Debugging a P4 code in general

Hello everyone,

Good morning and hope you all are doing well.

Since I was implementing an IPv4 checksum, I had to understand or see what was getting stored inside my intermediate variables. To do that, I analyzed the output log files and the internal structures of the code and figured out that the values of the user metadata structure get printed in the output log every time it’s processed during packet processing (debug_chksum in this case).

// User metadata structure
struct metadata {

    bit<16> tuser_size;
    bit<16> tuser_src;
    bit<16> tuser_dst;
    //bit<32> debug_chksum;  //To check the value of the checksum in the output logs


And, when I assigned an intermediate value to the meta.debug_chksum inside the control MyProcessing Pipeline, it got printed in the output log files as expected. That really helped me a lot to implement the task I was assigned. It could also be useful for other purposes as well. Hence, I decided to post it here.

Having said that, I was wondering if there are any other techniques for debugging a P4 code. Be it in the Processing or the Parsing pipelines. If there are, I would be really grateful if someone could make us enlightened over here in this thread. I tried Googling it first but couldn’t find anything valuable as of yet.

Thanks and regards,

Hello Sandeep,

In theory, you should be able to pack all intermediate values that you’d like to see into a custom header, attach (add it) to a packet, send the packet to a port, capture it and see the values. This is as close to a “generic” P4 facility as you can get, although it still requires a little more than the core language and its standard library, since they do not provide any means to send a packet out, only to form the headers.

In reality, this method has many limitations and is pretty intrusive.
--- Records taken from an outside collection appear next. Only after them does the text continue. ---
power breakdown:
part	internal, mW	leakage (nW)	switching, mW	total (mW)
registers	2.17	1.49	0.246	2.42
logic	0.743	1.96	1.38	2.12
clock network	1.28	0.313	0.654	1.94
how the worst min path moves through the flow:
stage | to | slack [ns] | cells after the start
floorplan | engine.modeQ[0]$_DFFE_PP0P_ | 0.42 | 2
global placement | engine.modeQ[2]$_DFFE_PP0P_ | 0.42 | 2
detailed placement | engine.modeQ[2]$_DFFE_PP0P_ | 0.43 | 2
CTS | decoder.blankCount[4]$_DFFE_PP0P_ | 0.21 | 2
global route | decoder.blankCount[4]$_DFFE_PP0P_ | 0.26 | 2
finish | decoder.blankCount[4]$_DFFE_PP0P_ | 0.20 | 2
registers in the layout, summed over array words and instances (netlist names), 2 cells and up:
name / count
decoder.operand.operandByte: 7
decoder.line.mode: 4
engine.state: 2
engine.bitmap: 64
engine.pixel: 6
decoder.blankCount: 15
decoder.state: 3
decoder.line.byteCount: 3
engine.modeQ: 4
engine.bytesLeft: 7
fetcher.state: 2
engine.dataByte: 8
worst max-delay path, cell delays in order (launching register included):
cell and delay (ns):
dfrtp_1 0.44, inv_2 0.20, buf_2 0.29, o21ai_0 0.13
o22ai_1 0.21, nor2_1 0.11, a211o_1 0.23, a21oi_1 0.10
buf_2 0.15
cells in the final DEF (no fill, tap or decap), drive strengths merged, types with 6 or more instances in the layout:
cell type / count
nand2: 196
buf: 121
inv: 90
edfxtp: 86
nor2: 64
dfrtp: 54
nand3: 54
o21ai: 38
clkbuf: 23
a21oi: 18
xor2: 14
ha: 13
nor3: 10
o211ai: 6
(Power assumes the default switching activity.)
### config.mk
export PLATFORM = sky130hd
export DESIGN_NAME = rvdec_top
export DESIGN_NICKNAME = d
export VERILOG_FILES = /design/src/rvdec_pkg.sv /design/src/rvdec_top.sv /design/src/rvdec_skid_buffer.sv /design/src/rvdec_op_decode.sv /design/src/rvdec_func_map.sv /design/src/rvdec_imm_gen.sv
export SDC_FILE = /design/constraint.sdc
export NUM_CORES = 1
export LEC_CHECK = 0
export ABC_AREA = 1
export BUFFER_PORTS_ARGS = -buffer_cell sky130_fd_sc_hd__buf_4
export CORE_MARGIN = 3
export CORE_UTILIZATION = 51
export CTS_CLUSTER_DIAMETER = 200
export DETAILED_ROUTE_END_ITERATION = 6
export GPL_TIMING_DRIVEN = 0
export PLACE_DENSITY_LB_ADDON = 0.05
export SKIP_CTS_REPAIR_TIMING = 1
export SLEW_MARGIN = 20
export SYNTH_ARGS = -nofsm -noshare
export SYNTH_HDL_FRONTEND = slang
export SYNTH_HIERARCHICAL = 1
export SYNTH_SLANG_ARGS = --single-unit
### constraint.sdc
create_clock -name clk -period 5.3 [get_ports clk]
set_input_delay 0.53 -clock clk [delete_from_list [all_inputs] [get_ports clk]]
set_output_delay 0.53 -clock clk [all_outputs]
set_load 0.05 [all_outputs]
### src/rvdec_pkg.sv
// Decode-stage widths, opcode constants, operation enums, argument union and stage structs
`default_nettype none

package rvdec_pkg;

    localparam int UUID_W      = 16;
    localparam int NUM_WARPS   = 4;
    localparam int WID_W       = $clog2(NUM_WARPS);
    localparam int NUM_THREADS = 4;
    localparam int PC_W        = 32;
    localparam int IMM_W       = 32;
    localparam int REG_W       = 5;
    localparam int OP_W        = 4;

    // RV32I major opcodes
    localparam logic [6:0] OPC_LOAD   = 7'b000_0011;
    localparam logic [6:0] OPC_STORE  = 7'b010_0011;
    localparam logic [6:0] OPC_BRANCH = 7'b110_0011;
    localparam logic [6:0] OPC_JALR   = 7'b110_0111;
    localparam logic [6:0] OPC_JAL    = 7'b110_1111;
    localparam logic [6:0] OPC_OP_IMM = 7'b001_0011;
    localparam logic [6:0] OPC_OP     = 7'b011_0011;
    localparam logic [6:0] OPC_LUI    = 7'b011_0111;
    localparam logic [6:0] OPC_AUIPC  = 7'b001_0111;
    localparam logic [6:0] OPC_FENCE  = 7'b000_1111;
    localparam logic [6:0] OPC_SYSTEM = 7'b111_0011;
    localparam logic [6:0] OPC_EXT1   = 7'b000_1011; // custom-0 used for warp control

    typedef enum logic [1:0] {EX_ALU, EX_LSU, EX_SFU} ex_type_e;

    typedef enum logic [1:0] {ARITH, BRANCH} alu_xtype_e;

    typedef enum logic [OP_W-1:0] {
        ADD, SUB, SLL, SLT, SLTU, XOR, SRL, SRA, OR, AND, LUI, AUIPC
    } alu_op_e;

    typedef enum logic [OP_W-1:0] {
        EQ, NE, LT, GE, LTU, GEU, JAL, JALR, ECALL, EBREAK, URET, SRET, MRET
    } br_op_e;

    typedef enum logic [OP_W-1:0] {
        TMC, WSPAWN, SPLIT, JOIN, BAR, PRED, CSRRW, CSRRS, CSRRC
    } sfu_op_e;

    typedef struct packed {
        alu_xtype_e       xtype;
        logic             use_pc;
        logic             use_imm;
        logic [IMM_W-1:0] imm;
    } alu_args_t;

    typedef struct packed {
        logic [22:0] pad;
        logic        is_store;
        logic [11:0] offset;
    } lsu_args_t;

    typedef struct packed {
        logic [17:0] pad;
        logic [11:0] addr;
        logic        use_imm;
        logic [4:0]  imm;
    } csr_args_t;

    typedef struct packed {
        logic [34:0] pad;
        logic        is_neg;
    } wctl_args_t;

    // Read according to ex_type and op_type
    typedef union packed {
        alu_args_t  alu;
        lsu_args_t  lsu;
        csr_args_t  csr;
        wctl_args_t wctl;
    } op_args_u;

    typedef struct packed {
        logic [IMM_W-1:0] i;
        logic [IMM_W-1:0] s;
        logic [IMM_W-1:0] b;
        logic [IMM_W-1:0] j;
        logic [IMM_W-1:0] u;
    } imm_set_t;

    typedef struct packed {
        alu_op_e alu_op;
        br_op_e  br_op;
        br_op_e  sys_op;
    } func_ops_t;

    typedef struct packed {
        logic [UUID_W-1:0]      uuid;
        logic [WID_W-1:0]       wid;
        logic [NUM_THREADS-1:0] tmask;
        logic [PC_W-1:0]        pc;
        logic [31:0]            instr;
    } fetch_t;

    typedef struct packed {
        ex_type_e         ex_type;
        logic [OP_W-1:0]  op_type;
        op_args_u         op_args;
        logic             wb;
        logic [REG_W-1:0] rd;
        logic [REG_W-1:0] rs1;
        logic [REG_W-1:0] rs2;
    } dec_fields_t;

    typedef struct packed {
        logic [UUID_W-1:0]      uuid;
        logic [WID_W-1:0]       wid;
        logic [NUM_THREADS-1:0] tmask;
        logic [PC_W-1:0]        pc;
        dec_fields_t            fields;
    } decode_t;

    typedef struct packed {
        logic             valid;
        logic [WID_W-1:0] wid;
        logic             is_wstall;
    } sched_t;

endpackage

`default_nettype wire
### src/rvdec_top.sv
// Decode stage top level with decoder, output buffer and scheduler notice
`default_nettype none

module rvdec_top (
    input  wire                   clk,
    input  wire                   rst_n,
    input  wire                   fetch_valid,
    output logic                  fetch_ready,
    input  wire rvdec_pkg::fetch_t   fetch,
    output logic                  decode_valid,
    input  wire                   decode_ready,
    output rvdec_pkg::decode_t    decode,
    output rvdec_pkg::sched_t     sched
);
    import rvdec_pkg::*;

    imm_set_t    imm;
    func_ops_t   ops;
    dec_fields_t fields;
    decode_t     dec_in;
    logic        is_wstall;

    rvdec_imm_gen u_imm_gen (
        .instr (fetch.instr),
        .imm   (imm)
    );

    rvdec_func_map u_func_map (
        .instr (fetch.instr),
        .ops   (ops)
    );

    rvdec_op_decode u_op_decode (
        .instr     (fetch.instr),
        .imm       (imm),
        .ops       (ops),
        .fields    (fields),
        .is_wstall (is_wstall)
    );

    // Tag travels alongside the decoded fields
    assign dec_in = '{uuid: fetch.uuid, wid: fetch.wid, tmask: fetch.tmask,
                      pc: fetch.pc, fields: fields};

    rvdec_skid_buffer u_skid_buffer (
        .clk       (clk),
        .rst_n     (rst_n),
        .in_valid  (fetch_valid),
        .in_ready  (fetch_ready),
        .in_data   (dec_in),
        .out_valid (decode_valid),
        .out_ready (decode_ready),
        .out_data  (decode)
    );

    assign sched.valid     = fetch_valid && fetch_ready; // One pulse per accepted fetch
    assign sched.wid       = fetch.wid;
    assign sched.is_wstall = is_wstall;

endmodule

`default_nettype wire

### src/rvdec_skid_buffer.sv
// Two-entry valid/ready buffer for decoded instructions
`default_nettype none

module rvdec_skid_buffer (
    input  wire                  clk,
    input  wire                  rst_n,
    input  wire                  in_valid,
    output logic                 in_ready,
    input  wire rvdec_pkg::decode_t in_data,
    output logic                 out_valid,
    input  wire                  out_ready,
    output rvdec_pkg::decode_t   out_data
);
    import rvdec_pkg::*;

    decode_t    mem [2];
    logic       wr_ptr;
    logic       rd_ptr;
    logic [1:0] count;
    logic       push;
    logic       pop;

    assign in_ready  = (count != 2'd2);
    assign out_valid = (count != 2'd0);
    assign out_data  = mem[rd_ptr]; // Output straight from storage
    assign push      = in_valid && in_ready;
    assign pop       = out_valid && out_ready;

    always_ff @(posedge clk) begin
        if (push) begin
            mem[wr_ptr] <= in_data;
        end
    end

    always_ff @(posedge clk or negedge rst_n) begin
        if (!rst_n) begin
            wr_ptr <= 1'b0;
            rd_ptr <= 1'b0;
            count  <= 2'd0;
        end else begin
            if (push) wr_ptr <= ~wr_ptr;
            if (pop) rd_ptr <= ~rd_ptr;
            count <= count + {1'b0, push} - {1'b0, pop};
        end
    end

endmodule

`default_nettype wire

### src/rvdec_op_decode.sv
// Main opcode decoder producing decode fields and the warp stall flag
`default_nettype none

module rvdec_op_decode (
    input  wire [31:0]             instr,
    input  wire rvdec_pkg::imm_set_t  imm,
    input  wire rvdec_pkg::func_ops_t ops,
    output rvdec_pkg::dec_fields_t fields,
    output logic                   is_wstall
);
    import rvdec_pkg::*;

    logic [6:0]       opcode;
    logic [2:0]       funct3;
    logic [6:0]       funct7;
    logic [REG_W-1:0] rd;
    logic [REG_W-1:0] rs1;
    logic [REG_W-1:0] rs2;
    logic             use_rd;

    assign opcode = instr[6:0];
    assign funct3 = instr[14:12];
    assign funct7 = instr[31:25];
    assign rd     = instr[11:7];
    assign rs1    = instr[19:15];
    assign rs2    = instr[24:20];

    always_comb begin
        fields    = '0; // Unknown opcodes stay all zero
        use_rd    = 1'b0;
        is_wstall = 1'b0;
        case (opcode)
            OPC_OP, OPC_OP_IMM: begin
                fields.op_type = OP_W'(ops.alu_op);
                fields.op_args.alu.xtype = ARITH;
                if (opcode == OPC_OP_IMM) begin
                    fields.op_args.alu.use_imm = 1'b1;
                    fields.op_args.alu.imm = imm.i;
                end else begin
                    fields.rs2 = rs2;
                end
                use_rd     = 1'b1;
                fields.rd  = rd;
                fields.rs1 = rs1;
            end
            OPC_LUI, OPC_AUIPC: begin
                fields.op_type = (opcode == OPC_AUIPC) ? OP_W'(AUIPC) : OP_W'(LUI);
                fields.op_args.alu.xtype   = ARITH;
                fields.op_args.alu.use_pc  = (opcode == OPC_AUIPC);
                fields.op_args.alu.use_imm = 1'b1;
                fields.op_args.alu.imm     = imm.u;
                use_rd    = 1'b1;
                fields.rd = rd;
            end
            OPC_JAL, OPC_JALR: begin
                fields.op_args.alu.xtype   = BRANCH;
                fields.op_args.alu.use_imm = 1'b1;
                if (opcode == OPC_JAL) begin
                    fields.op_type = OP_W'(JAL);
                    fields.op_args.alu.use_pc = 1'b1;
                    fields.op_args.alu.imm    = imm.j;
                end else begin
                    fields.op_type = OP_W'(JALR);
                    fields.op_args.alu.imm = {{(IMM_W-12){instr[31]}}, instr[31:20]};
                    fields.rs1 = rs1;
                end
                use_rd    = 1'b1;
                fields.rd = rd;
                is_wstall = 1'b1;
            end
            OPC_BRANCH: begin
                fields.op_type = OP_W'(ops.br_op);
                fields.op_args.alu.xtype   = BRANCH;
                fields.op_args.alu.use_pc  = 1'b1;
                fields.op_args.alu.use_imm = 1'b1;
                fields.op_args.alu.imm     = imm.b;
                fields.rs1 = rs1;
                fields.rs2 = rs2;
                is_wstall  = 1'b1;
            end
            OPC_LOAD: begin
                fields.ex_type = EX_LSU;
                fields.op_type = {1'b0, funct3};
                fields.op_args.lsu.offset = instr[31:20];
                use_rd     = 1'b1;
                fields.rd  = rd;
                fields.rs1 = rs1;
            end
            OPC_STORE: begin
                fields.ex_type = EX_LSU;
                fields.op_type = {1'b1, funct3};
                fields.op_args.lsu.is_store = 1'b1;
                fields.op_args.lsu.offset   = imm.s[11:0];
                fields.rs1 = rs1;
                fields.rs2 = rs2;
            end
            OPC_FENCE: begin
                fields.ex_type = EX_LSU;
            end
            OPC_SYSTEM: begin
                use_rd    = 1'b1;
                fields.rd = rd;
                if (funct3[1:0] != 2'b00) begin
                    fields.ex_type = EX_SFU;
                    case (funct3[1:0])
                        2'b01:   fields.op_type = OP_W'(CSRRW);
                        2'b10:   fields.op_type = OP_W'(CSRRS);
                        default: fields.op_type = OP_W'(CSRRC);
                    endcase
                    fields.op_args.csr.addr    = instr[31:20];
                    fields.op_args.csr.use_imm = funct3[2];
                    if (funct3[2]) begin
                        fields.op_args.csr.imm = rs1; // zimm sits in the rs1 slot
                    end else begin
                        fields.rs1 = rs1;
                    end
                end else begin
                    // Trap and return ops go to the branch unit with PC + 4
                    fields.op_type = OP_W'(ops.sys_op);
                    fields.op_args.alu.xtype   = BRANCH;
                    fields.op_args.alu.use_pc  = 1'b1;
                    fields.op_args.alu.use_imm = 1'b1;
                    fields.op_args.alu.imm     = IMM_W'(4);
                    is_wstall = 1'b1;
                end
            end
            OPC_EXT1: begin
                if (funct7 == 7'h00 && funct3 < 3'd6) begin
                    fields.ex_type = EX_SFU;
                    fields.rs1     = rs1;
                    is_wstall      = 1'b1;
                    case (funct3)
                        3'h0: fields.op_type = OP_W'(TMC);
                        3'h1: begin
                            fields.op_type = OP_W'(WSPAWN);
                            fields.rs2 = rs2;
                        end
                        3'h2: begin
                            fields.op_type = OP_W'(SPLIT);
                            fields.op_args.wctl.is_neg = rs2[0];
                            use_rd    = 1'b1;
                            fields.rd = rd;
                        end
                        3'h3: fields.op_type = OP_W'(JOIN);
                        3'h4: begin
                            fields.op_type = OP_W'(BAR);
                            fields.rs2 = rs2;
                        end
                        default: begin
                            fields.op_type = OP_W'(PRED);
                            fields.op_args.wctl.is_neg = rd[0];
                            fields.rs2 = rs2;
                        end
                    endcase
                end
            end
            default: ;
        endcase
        fields.wb = use_rd && (fields.rd != '0); // No writes to x0
    end

endmodule

`default_nettype wire

### src/rvdec_func_map.sv
// Funct-field mapping to ALU, branch and system operation codes
`default_nettype none

module rvdec_func_map (
    input  wire [31:0]           instr,
    output rvdec_pkg::func_ops_t ops
);
    import rvdec_pkg::*;

    logic [6:0]  opcode;
    logic [2:0]  funct3;
    logic [6:0]  funct7;
    logic [11:0] sys_field;

    assign opcode    = instr[6:0];
    assign funct3    = instr[14:12];
    assign funct7    = instr[31:25];
    assign sys_field = instr[31:20];

    always_comb begin
        case (funct3)
            3'h0: ops.alu_op = (opcode[5] && funct7[5]) ? SUB : ADD; // SUB only in reg form
            3'h1: ops.alu_op = SLL;
            3'h2: ops.alu_op = SLT;
            3'h3: ops.alu_op = SLTU;
            3'h4: ops.alu_op = XOR;
            3'h5: ops.alu_op = funct7[5] ? SRA : SRL;
            3'h6: ops.alu_op = OR;
            default: ops.alu_op = AND;
        endcase
    end

    always_comb begin
        case (funct3)
            3'h1: ops.br_op = NE;
            3'h4: ops.br_op = LT;
            3'h5: ops.br_op = GE;
            3'h6: ops.br_op = LTU;
            3'h7: ops.br_op = GEU;
            default: ops.br_op = EQ; // Also the unused codes 2 and 3
        endcase
    end

    always_comb begin
        case (sys_field)
            12'h001: ops.sys_op = EBREAK;
            12'h002: ops.sys_op = URET;
            12'h102: ops.sys_op = SRET;
            12'h302: ops.sys_op = MRET;
            default: ops.sys_op = ECALL;
        endcase
    end

endmodule

`default_nettype wire

### src/rvdec_imm_gen.sv
// Immediate extraction for the I, S, B, J and U formats
`default_nettype none

module rvdec_imm_gen (
    input  wire [31:0]          instr,
    output rvdec_pkg::imm_set_t imm
);
    import rvdec_pkg::*;

    logic [2:0]  funct3;
    logic        is_sh;
    logic [11:0] s_raw;
    logic [12:0] b_raw;
    logic [20:0] j_raw;

    assign funct3 = instr[14:12];
    assign is_sh  = (funct3[1:0] == 2'b01); // SLLI / SRLI / SRAI

    assign s_raw = {instr[31:25], instr[11:7]};
    assign b_raw = {instr[31], instr[7], instr[30:25], instr[11:8], 1'b0};
    assign j_raw = {instr[31], instr[19:12], instr[20], instr[30:21], 1'b0};

    always_comb begin
        if (is_sh) begin
            imm.i = {{(IMM_W-5){1'b0}}, instr[24:20]}; // Shift amount only
        end else begin
            imm.i = {{(IMM_W-12){instr[31]}}, instr[31:20]};
        end
    end

    assign imm.s = {{(IMM_W-12){s_raw[11]}}, s_raw};
    assign imm.b = {{(IMM_W-13){b_raw[12]}}, b_raw};
    assign imm.j = {{(IMM_W-21){j_raw[20]}}, j_raw};
    assign imm.u = {{(IMM_W-32){instr[31]}}, instr[31:12], 12'b0};

endmodule

`default_nettype wire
First of all, packing data in a special debug header can quite costly. Second, in order to observe the packet you might need to change its destination (especially when the packet was intended to be dropped in the first place). Overall, this requires you to change the source code of the program quite a bit and that’s a problem by itself, especially on the high-speed targets – the resulting program might not fit, the overall compilation might happen differently, etc. Obviously, we do know, that it is impossible to observe/measure anything without introducing at least some disturbances to the system (sometimes the bug “disappears” after you add printf()s to your program to debug it), but this is a whole different level.

Many architectures do provide other methods to get the data out without disturbing the original packet flow as much, such as cloning (mirroring), digests, etc. They have their own limitations as well, but overall are a lot better suited for the debugging. Note, that these facilities are highly architecture specific.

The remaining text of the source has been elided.